The speakers – Prof. Philippe Guérin, Infectious Diseases Data Observatory (IDDO); Dr Nathalie Strub-Wourgaft, Drugs for Neglected Diseases initiative (DNDi); Dr Rob Terry, TDR/WHO; and Ms Naomi Waithira, Mahidol Oxford Research Unit (MORU) – discussed the importance of sharing de-identified, anonymized individual patient data from clinical studies with other researchers so that data can be re-used to answer urgent questions.
The session, entitled Data sharing in the time of COVID-19: What works and what we need, was co-organized by the coalition in collaboration with the Drugs for Neglected Diseases initiative (DNDi) and the Infectious Diseases Data Observatory (IDDO), and moderated by Prof. François Chappuis of the University of Geneva.
“It’s arduous and expensive to collect data,” said Dr Terry, who shared a newly launched guidance document from WHO entitled Sharing and reuse of health-related data for research purposes. “We should get the maximum we can from the research that has been conducted by reusing data.”
“More than 50% of research globally is funded by public money. If it’s not being reused, it’s being wasted” – Dr Rob Terry, TDR/WHO
Despite widespread sharing of genomic and epidemiological data, however, the sharing of clinical study data during the COVID-19 pandemic has been relatively limited. “Data sharing is much lower than expected,” noted Ms Waithira, the Head of Data Management at MORU. “When requests are tracked, numbers are significantly lower, even when [researchers are] requesting data that was promised to be shared.”
“It is incredible the number of times the same [COVID] study has been done – so much duplication, small sample sizes and slightly different pathologies and endpoints.
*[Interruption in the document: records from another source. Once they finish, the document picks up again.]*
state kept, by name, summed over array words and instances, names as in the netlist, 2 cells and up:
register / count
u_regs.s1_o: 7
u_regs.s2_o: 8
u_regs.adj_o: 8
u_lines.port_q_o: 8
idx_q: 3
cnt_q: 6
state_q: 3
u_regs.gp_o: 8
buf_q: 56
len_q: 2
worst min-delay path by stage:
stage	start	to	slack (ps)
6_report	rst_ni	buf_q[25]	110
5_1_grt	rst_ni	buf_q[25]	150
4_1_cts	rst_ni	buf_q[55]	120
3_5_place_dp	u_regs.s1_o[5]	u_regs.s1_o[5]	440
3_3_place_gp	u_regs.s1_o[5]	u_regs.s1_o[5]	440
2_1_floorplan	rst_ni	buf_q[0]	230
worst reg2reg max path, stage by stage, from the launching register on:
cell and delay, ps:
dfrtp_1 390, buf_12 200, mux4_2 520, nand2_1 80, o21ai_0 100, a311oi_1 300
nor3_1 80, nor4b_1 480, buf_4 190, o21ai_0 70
===== src/rtl/ige_vec_store.sv =====
module ige_vec_store #(
    parameter int DEPTH  = 96,
    parameter int DATA_W = 16,
    parameter int IDX_W  = $clog2(DEPTH)
) (
    input  logic              clk,
    input  logic              rst_n,
    input  logic              we,
    input  logic [IDX_W-1:0]  waddr,
    input  logic [DATA_W-1:0] wdata,
    input  logic [IDX_W-1:0]  sw_raddr,
    output logic [DATA_W-1:0] sw_rdata,
    input  logic [IDX_W-1:0]  hw_raddr,
    output logic [DATA_W-1:0] hw_rdata
);

    logic [DATA_W-1:0] mem [DEPTH];

    always_ff @(posedge clk or negedge rst_n) begin
        if (!rst_n) begin
            for (int k = 0; k < DEPTH; k++) begin
                mem[k] <= '0;
            end
        end else if (we && (int'(waddr) < DEPTH)) begin
            mem[waddr] <= wdata;
        end
    end

    always_comb begin
        sw_rdata = (int'(sw_raddr) < DEPTH) ? mem[sw_raddr] : '0;
        hw_rdata = (int'(hw_raddr) < DEPTH) ? mem[hw_raddr] : '0;
    end

endmodule
File: src/rtl/irq_coalesce_pkg.sv
package irq_coalesce_pkg;

  typedef struct packed {
    logic timer_en;
    logic event_en;
  } holdoff_en_t;

  // Release rule: no path enabled means no holdoff; otherwise any open
  // enabled path is enough.
  function automatic logic window_open(input holdoff_en_t en,
                                       input logic timer_open,
                                       input logic event_open);
    logic bypass;
    bypass = !en.timer_en && !en.event_en;
    return bypass || (en.timer_en && timer_open) || (en.event_en && event_open);
  endfunction

  function automatic logic irq_active(input logic pend,
                                      input logic win,
                                      input logic any_other);
    return (pend && win) || any_other;
  endfunction

endpackage

File: src/rtl/irq_interval_timer.sv
module irq_interval_timer #(
  parameter int TIME_W = 16
) (
  input  logic              clk,
  input  logic              rst_n,
  input  logic              tick_i,
  input  logic              clk_wr_i,
  input  logic [TIME_W-1:0] clk_wdata_i,
  input  logic              alarm_wr_i,
  input  logic [TIME_W-1:0] alarm_wdata_i,
  output logic [TIME_W-1:0] clock_o,
  output logic              open_o
);
  localparam logic [TIME_W-1:0] TMAX = '1;

  function automatic logic [TIME_W-1:0] sat_step(input logic [TIME_W-1:0] v);
    return (v == TMAX) ? v : v + 1'b1;
  endfunction

  function automatic logic past_alarm(input logic [TIME_W-1:0] c,
                                      input logic [TIME_W-1:0] a);
    return c > a;
  endfunction

  logic [TIME_W-1:0] clock_q, alarm_q;
  logic              clock_at_max;

  assign clock_at_max = (clock_q == TMAX);

  always_ff @(posedge clk or negedge rst_n) begin
    if (!rst_n) begin
      clock_q <= '0;
    end else if (clk_wr_i) begin
      clock_q <= clk_wdata_i;
    end else if (tick_i) begin
      clock_q <= sat_step(clock_q);
    end
  end

  always_ff @(posedge clk or negedge rst_n) begin
    if (!rst_n) alarm_q <= '0;
    else if (alarm_wr_i) alarm_q <= alarm_wdata_i;
  end

  assign clock_o = clock_q;
  assign open_o  = past_alarm(clock_q, alarm_q);

  p_sat_hold_r5: assert property (@(posedge clk) disable iff (!rst_n)
    (clock_at_max && tick_i && !clk_wr_i) |=> clock_at_max);

  p_load_r5: assert property (@(posedge clk) disable iff (!rst_n)
    clk_wr_i |=> (clock_q == $past(clk_wdata_i)));

  p_equal_closed_r6: assert property (@(posedge clk) disable iff (!rst_n)
    (clock_q == alarm_q) |-> !open_o);

endmodule

File: src/rtl/irq_event_window.sv
module irq_event_window #(
  parameter int EVT_W = 8
) (
  input  logic             clk,
  input  logic             rst_n,
  input  logic             sq_wr_i,
  input  logic             stat_rd_i,
  input  logic             thresh_wr_i,
  input  logic [EVT_W-1:0] thresh_wdata_i,
  output logic             open_o
);
  function automatic logic [EVT_W-1:0] bounded_step(input logic [EVT_W-1:0] c,
                                                    input logic [EVT_W-1:0] lim);
    return (c < lim) ? c + 1'b1 : c;
  endfunction

  logic [EVT_W-1:0] cnt_q, thresh_q;

  always_ff @(posedge clk or negedge rst_n) begin
    if (!rst_n) thresh_q <= '0;
    else if (thresh_wr_i) thresh_q <= thresh_wdata_i;
  end

  always_ff @(posedge clk or negedge rst_n) begin
    if (!rst_n) begin
      cnt_q <= '0;
    end else if (stat_rd_i) begin
      cnt_q <= '0;
    end else if (sq_wr_i) begin
      cnt_q <= bounded_step(cnt_q, thresh_q);
    end
  end

  assign open_o = (cnt_q >= thresh_q);

  p_read_clears_r8: assert property (@(posedge clk) disable iff (!rst_n)
    stat_rd_i |=> (cnt_q == '0));

  p_stays_open_r10: assert property (@(posedge clk) disable iff (!rst_n)
    (open_o && !stat_rd_i && !thresh_wr_i) |=> open_o);

  p_one_step_r7: assert property (@(posedge clk) disable iff (!rst_n)
    (!stat_rd_i) |=> (cnt_q - $past(cnt_q) <= 1));

endmodule

File: src/rtl/irq_coalesce_top.sv
module irq_coalesce_top
  import irq_coalesce_pkg::*;
#(
  parameter int TIME_W    = 16,
  parameter int EVT_W     = 8,
  parameter int NUM_OTHER = 4
) (
  input  logic                 clk,
  input  logic                 rst_n,
  input  logic                 tick_i,
  input  logic                 sq_wr_i,
  input  logic [NUM_OTHER-1:0] other_irq_i,
  input  logic                 timer_en_i,
  input  logic                 event_en_i,
  input  logic                 alarm_wr_i,
  input  logic [TIME_W-1:0]    alarm_wdata_i,
  input  logic                 clk_wr_i,
  input  logic [TIME_W-1:0]    clk_wdata_i,
  input  logic                 thresh_wr_i,
  input  logic [EVT_W-1:0]     thresh_wdata_i,
  input  logic                 stat_rd_i,
  output logic [TIME_W-1:0]    clock_val_o,
  output logic                 irq_n_o
);
  holdoff_en_t en;
  logic        timer_open, event_open, win_open, any_other, sq_pend_q;

  assign en.timer_en = timer_en_i;
  assign en.event_en = event_en_i;
  assign any_other   = |other_irq_i;

  irq_interval_timer #(.TIME_W(TIME_W)) u_timer (
    .clk           (clk),
    .rst_n         (rst_n),
    .tick_i        (tick_i),
    .clk_wr_i      (clk_wr_i),
    .clk_wdata_i   (clk_wdata_i),
    .alarm_wr_i    (alarm_wr_i),
    .alarm_wdata_i (alarm_wdata_i),
    .clock_o       (clock_val_o),
    .open_o        (timer_open)
  );

  irq_event_window #(.EVT_W(EVT_W)) u_event (
    .clk            (clk),
    .rst_n          (rst_n),
    .sq_wr_i        (sq_wr_i),
    .stat_rd_i      (stat_rd_i),
    .thresh_wr_i    (thresh_wr_i),
    .thresh_wdata_i (thresh_wdata_i),
    .open_o         (event_open)
  );

  // Write has priority over an acknowledge in the same cycle.
  always_ff @(posedge clk or negedge rst_n) begin
    if (!rst_n) sq_pend_q <= 1'b0;
    else if (sq_wr_i) sq_pend_q <= 1'b1;
    else if (stat_rd_i) sq_pend_q <= 1'b0;
  end

  assign win_open = window_open(en, timer_open, event_open);
  assign irq_n_o  = !irq_active(sq_pend_q, win_open, any_other);

  p_other_passthru_r1: assert property (@(posedge clk) disable iff (!rst_n)
    any_other |-> !irq_n_o);

  p_pend_hold_r3: assert property (@(posedge clk) disable iff (!rst_n)
    (sq_pend_q && !stat_rd_i) |=> sq_pend_q);

  p_write_wins_r3: assert property (@(posedge clk) disable iff (!rst_n)
    sq_wr_i |=> sq_pend_q);

  p_nodelay_r4: assert property (@(posedge clk) disable iff (!rst_n)
    (sq_pend_q && !timer_en_i && !event_en_i) |-> !irq_n_o);

  p_parallel_r9: assert property (@(posedge clk) disable iff (!rst_n)
    (sq_pend_q && ((timer_en_i && timer_open) || (event_en_i && event_open)))
      |-> !irq_n_o);

  p_idle_high_r2: assert property (@(posedge clk) disable iff (!rst_n)
    (!sq_pend_q && !any_other) |-> irq_n_o);

endmodule

File: config.mk
export PLATFORM = sky130hd
export DESIGN_NAME = irq_coalesce_top
export DESIGN_NICKNAME = d
export VERILOG_FILES = /design/src/rtl/irq_coalesce_pkg.sv /design/src/rtl/irq_interval_timer.sv /design/src/rtl/irq_event_window.sv /design/src/rtl/irq_coalesce_top.sv
export SDC_FILE = /design/constraint.sdc
export NUM_CORES = 1
export LEC_CHECK = 0
export ABC_AREA = 1
export BUFFER_PORTS_ARGS = -buffer_cell sky130_fd_sc_hd__buf_2
export CAP_MARGIN = 20
export CORE_AREA = 2 2 82 84
export DETAILED_ROUTE_END_ITERATION = 6
export DIE_AREA = 0 0 84 86
export GPL_TIMING_DRIVEN = 0
export MAX_ROUTING_LAYER = met4
export PLACE_DENSITY_LB_ADDON = 0.2
export SLEW_MARGIN = 5
export SYNTH_ARGS = -nofsm -noshare
export SYNTH_HDL_FRONTEND = slang
export SYNTH_SLANG_ARGS = --single-unit
File: constraint.sdc
create_clock -name clk -period 3.3 [get_ports clk]
set_input_delay 0.66 -clock clk [delete_from_list [all_inputs] [get_ports clk]]
set_output_delay 0.66 -clock clk [all_outputs]
set_load 0.02 [all_outputs]
=== Word-level counts from Yosys, hierarchy flattened ===
Cells that the tools add are included.

* Eq/ne operators: 2
* Add/subtract/negate cells: 2
* Reductions and logical operators: 16
* Magnitude comparators: 3
* Muxes and demuxes: 8

{| class="wikitable"
|+ Operator list
! kind !! count
|-
| $mux W16 || 3
|-
| $mux W8 || 3
|-
| $add A16 B1 Y16 const B || 1
|-
| $eq A16 B16 Y1 const B || 1
|-
| $gt A16 B16 Y1 || 1
|-
| $add A8 B1 Y8 const B || 1
|-
| $ge A8 B8 Y1 || 1
|-
| $lt A8 B8 Y1 || 1
|-
| $reduce_bool A2 Y1 || 3
|-
| $logic_and A1 B1 Y1 || 4
|-
| $reduce_and A2 Y1 || 2
|-
| $reduce_or A4 Y1 || 1
|-
| $logic_not A1 Y1 || 3
|-
| $logic_or A1 B1 Y1 || 3
|-
| $mux W1 || 2
|-
| $ne A2 B2 Y1 const B || 1
|}

* Register bits: 49

=== Logic depth before layout (Yosys ltp) ===
* Word-level depth: 7
* Depth in mapped cells: 14
* Gate-level depth less buffers: 14

=== Cells and area by module ===
Synthesis repeated with hierarchy kept, for this count alone.

* Cells, all modules: 443
* Area total of the unflattened synthesis: 3229.3 um^2

{| class="wikitable"
|+ Modules (own cells, without submodules)
! module !! seq. area each (um^2) !! cells each !! times used !! area an instance (um^2)
|-
| irq_interval_timer || 800.8 || 306 || 1 || 2172.1
|-
| irq_event_window || 400.4 || 123 || 1 || 974.7
|-
| irq_coalesce_top || 25.0 || 14 || 1 || 82.6
|}

=== Worst setup path before layout ===
No wires, ideal clock.

* Path kind: reg-to-output
* Start point: reg u_timer.clock_q[7] (netlist: u_timer.clock_o[7])
* End point: out irq_n_o
* Cell stages (with the launch flop): 10
* Arrival: 1.637 ns
* Slack: 1.003 ns
* Path buffers: 0
* Cells stage by stage: dfrtp_1 ha_1 nand2_1 nor2_1 nand4_1 nor2_1 nor2_1 nand2_1 nand2_1 a21oi_1

* Longest elaborated chain between the ends: 7

{| class="wikitable"
|+ Ends and longest elaborated chain
! item !! line !! RTL
|-
| start, declared || irq_interval_timer.sv:25 || <nowiki>logic [TIME_W-1:0] clock_q, alarm_q;</nowiki>
|-
| start signal, assigned || irq_interval_timer.sv:34 || <nowiki>clock_q <= clk_wdata_i;</nowiki>
|-
| start signal, assigned || irq_interval_timer.sv:36 || <nowiki>clock_q <= sat_step(clock_q);</nowiki>
|-
| $gt A16 B16 Y1 || irq_interval_timer.sv:22 || <nowiki>return c > a;</nowiki>
|-
| $logic_and A1 B1 Y1 || irq_coalesce_pkg.sv:15 || <nowiki>return bypass || (en.timer_en && timer_open) || (en.event_en && event_open);</nowiki>
|-
| $logic_or A1 B1 Y1 (2 in a row) || irq_coalesce_pkg.sv:15 ||
|-
| $logic_and A1 B1 Y1 || irq_coalesce_pkg.sv:21 || <nowiki>return (pend && win) || any_other;</nowiki>
|-
| $logic_or A1 B1 Y1 || irq_coalesce_pkg.sv:21 ||
|-
| $logic_not A1 Y1 || irq_coalesce_top.sv:62 || <nowiki>assign irq_n_o = !irq_active(sq_pend_q, win_open, any_other);</nowiki>
|-
| end, declared || irq_coalesce_top.sv:23 || <nowiki>output logic irq_n_o</nowiki>
|}

No other way between the ends.

=== Worst setup path in the final report ===
Same ends and word-level chain as after synthesis.

==> metrics.cfg <==
[run_status]
status = complete, no violations

[floorplan]
die-area_um2 = 7220
start_util = 0.488
dieHeight_um = 86
fp.dieW_um = 84
row_count = 29
core_um2 = 6280
io_pins = 71

[placement]
pre_cts_slack_ps = 979
postPlaceCellArea_um2 = 3530
dp_hpwl_mm = 5.31
portBuffers = 70
routabilityCongestion = 0.822
dp.cells = 543

[global_route]
grt_pass1_vias = 2642
grt_max_degree = 26
grt_use_total = 0.211
overflow = 0
grt_pass1_wl_mm = 12.0
antenna_found_initial = 0

[detailed_routing]
dr_total_vias = 2709
firstDrtPassIters = 4
viasPerCell = 4.93
ant_nets = 0
totalWireLength_mm = 6.87
wl_per_cell_um = 12.5
drc = 0
drt-initial-drc-count = 116

[timing]
setup_viol = 0
rsz0062_at_grt = no
finalMaxSlewViolations = 0
min_period_ps = 2630
finClkSkew_ps = 2.40
relSlewSlack = 0.605
finalWorstSetupSlack_ps = 671
setup_tns_ps = 0
worst_slew_pin_slew_ps = 592
max_freq_mhz = 380
hold_viol = 0
fin_crit_sh = 0.797

[yosys]
synth.distinct_cells = 30
synth_fa_ha_area_frac = 0.106
synthXorXnorAreaFrac = 0.0372
synthCells = 395
ys_seq_area_frac = 0.400
syn_nets = 475
yosys_warnings = 0
synth_mux_area_frac = 0.0110
avgSynthCellArea_um2 = 7.75
synth-seq-cells = 49
synth_compound_area_frac = 0.0976
yosys.area_share.simple = 0.261
synth_top_family_by_area = simple AND/OR/NAND/NOR gates
netlist_area_um2 = 3060

[cts]
clockRootBuffer = clkbuf_8
postCtsSetupBuffers = 0
cts_htree_levels = 2
cts_buffers = 5
ctsResizeCount = 0
path_clk_slew_ps = 90
cts.sinks = 49
clock_latency_ps = 300
hold_buffers = 0
clk_path_buf_depth = 2
tritoncts = done

[final_layout]
diodes = 0
num-nets-final = 553
area_growth_pct = 18.6
register_area_um2 = 1230
multi_input_area_um2 = 1570
layout_commonest_cell = nand2_1
layout-drive-gt1-share = 0.209
final_cell_area_um2 = 3630
nFillCells = 592
mostFrequentLayoutCells = 117 x nand2_1, 71 x buf_2, 51 x inv_1
fin_cells = 550

[critical_path]
path_buf_inv = 1
cp_max_fo = 6
path_delay_family = simple AND/OR/NAND/NOR gates
crit_arrival_ps = 1970
required_ps = 2640
cp_slowest_cell = dfrtp_1
max_stage_delay_ps = 460
crit_chain = ha_1, nand2_1, nor2_1, nand4_1, nor2_1, nor2_1, nand2_1, nand2_1, a21oi_1, buf_2
start_kind = register
worstSetupPathType = reg2out
end_kind = primary output

[pwr]
finalPower_w = 0.00150
p_leak_nw = 1.94
power.density_nw_per_um2 = 414
irDropWorstVdd_v = 0.000225

[worst_hold_path]
hold_path.class = in2async

[run]
drv_cap = 0

-- final timing paths --
path	startpoint	end	slack (ps)	cells after the start
max in group asynchronous	rst_n	u_timer.alarm_q[3]	2400	2
hold / removal	rst_n	u_timer.alarm_q[12]	350	1
hold reg to reg	sq_pend_q	sq_pend_q	500	1
min in group clk	sq_pend_q	sq_pend_q	500	1
setup reg to reg	u_event.cnt_q[3]	u_event.cnt_q[2]	1480	11
setup / recovery	u_timer.clock_o[7]	irq_n_o	670	10
-- flip-flops by register name, summed over array words and instances, names as in the netlist --
register / count
sq_pend_q: 1
u_event.cnt_q: 8
u_timer.clock_o: 16
u_timer.alarm_q: 16
u_event.thresh_q: 8
-- kinds of logic after synthesis --
| group | after synthesis |
|---|---|
| mux | 3 |
| xor+xnor | 13 |
| simple gates | 186 |
| buf+inv | 63 |
| fa+ha+maj | 26 |
| flops | 49 |
| compound gates | 55 |
-- per-stage QoR --
stage | hold WS [ps] | utilization
finish | 351 | 0.579
global route | 385 | 0.579
CTS | 366 | 0.579
detailed placement | 477 | 0.562
global placement | 463 | 0.559
floorplan | 364 | -
-- layer usage --
| metal | GRT usage | vias to the layer above | routed length [um] |
|---|---|---|---|
| met5 | - | - | 0 |
| met4 | 0.0396 | 0 | 23 |
| met3 | 0.0375 | 2 | 344 |
| met1 | 0.291 | 1226 | 3450 |
| met2 | 0.332 | 57 | 3060 |
| li1 | - | 1424 | - |
-- report_power, final --
group / switching (W) / internal [W]
sequential: 0.0000603 / 0.000655
combinational: 0.000214 / 0.000149
clock: 0.000205 / 0.000221
-- Yosys cell counts --
library cell / n / area [um^2]
inv_2: 1 / 3.75
nand2_2: 1 / 6.26
nor2_2: 2 / 12.5
inv_1: 51 / 191
o21ai_2: 1 / 8.76
buf_2: 1 / 5.00
xnor2_1: 4 / 35.0
o21bai_1: 1 / 7.51
a21oi_2: 2 / 17.5
ha_1: 26 / 325
buf_4: 1 / 7.51
mux2_2: 3 / 33.8
a21o_1: 2 / 15.0
or4_1: 1 / 7.51
nor2_4: 1 / 11.3
dfrtp_1: 49 / 1230
clkbuf_1: 6 / 22.5
nor3_2: 3 / 30.0
buf_6: 3 / 33.8
o21a_1: 1 / 7.51
nand2_1: 117 / 439
nor3_1: 1 / 5.00
a21oi_1: 13 / 65.1
o21ai_0: 34 / 170
nand4_1: 7 / 43.8
nor2_1: 24 / 90.1
nand3_2: 2 / 20.0
xor2_1: 9 / 78.8
nand3_1: 27 / 135
o31ai_1: 1 / 7.51
-- final cells by class --
| class | count | area share |
|---|---|---|
| plain buffers | 11 | 0.0189 |
| clock buffers | 5 | 0.0189 |
| clock inverters | 2 | 0.00964 |
| inverters | 52 | 0.0537 |
| multi-input cells | 283 | 0.433 |
| flip-flops and latches | 49 | 0.337 |
| well taps | 77 | 0.0265 |
| repair buffers | 71 | 0.102 |
(Power assumes the default switching activity.)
That is the reality,” noted Prof. Guérin, whose organization, IDDO, manages a platform for sharing COVID-19 study data. However, as long as the data are of good quality, even with disparate endpoints and differences in study design, data can be curated and pooled for analysis with greater statistical power.
“We increase detection power by putting together the data from many smaller studies and allowing secondary research. Re-use increases the value of any data collected,” agreed Dr Strub-Wourgaft, noting that for ANTICOV, an ongoing adaptive trial in 13 countries in Africa, if the principal investigators had had access to more existing study data, “…we could have identified a signal earlier, enabling us to switch to different treatments earlier. That’s what you need in the time of a pandemic – to make sense of the data quickly and react.”
The speakers also discussed the importance and the challenges of data protection laws, which are necessary to protect individuals’ data privacy but can sometimes be “over-interpreted” to the extent that they become an obstacle to data sharing.
“Data sharing has been going on as long as research has existed. Data protection is more recent,” said Ms Waithira. “There is a strong need to rationalize data protection laws, to make sure they do not work against the interests of the public they are meant to be protecting.”
“This is not a new field but for many, it looks like a new field with the technical, ethical, and legal issues,” said Prof. Chappuis, the moderator, in his conclusion. “Let’s do everything that can be done to keep these processes simple and straightforward so they can be applied and adopted widely. And so that trust, understood widely, can be secured.”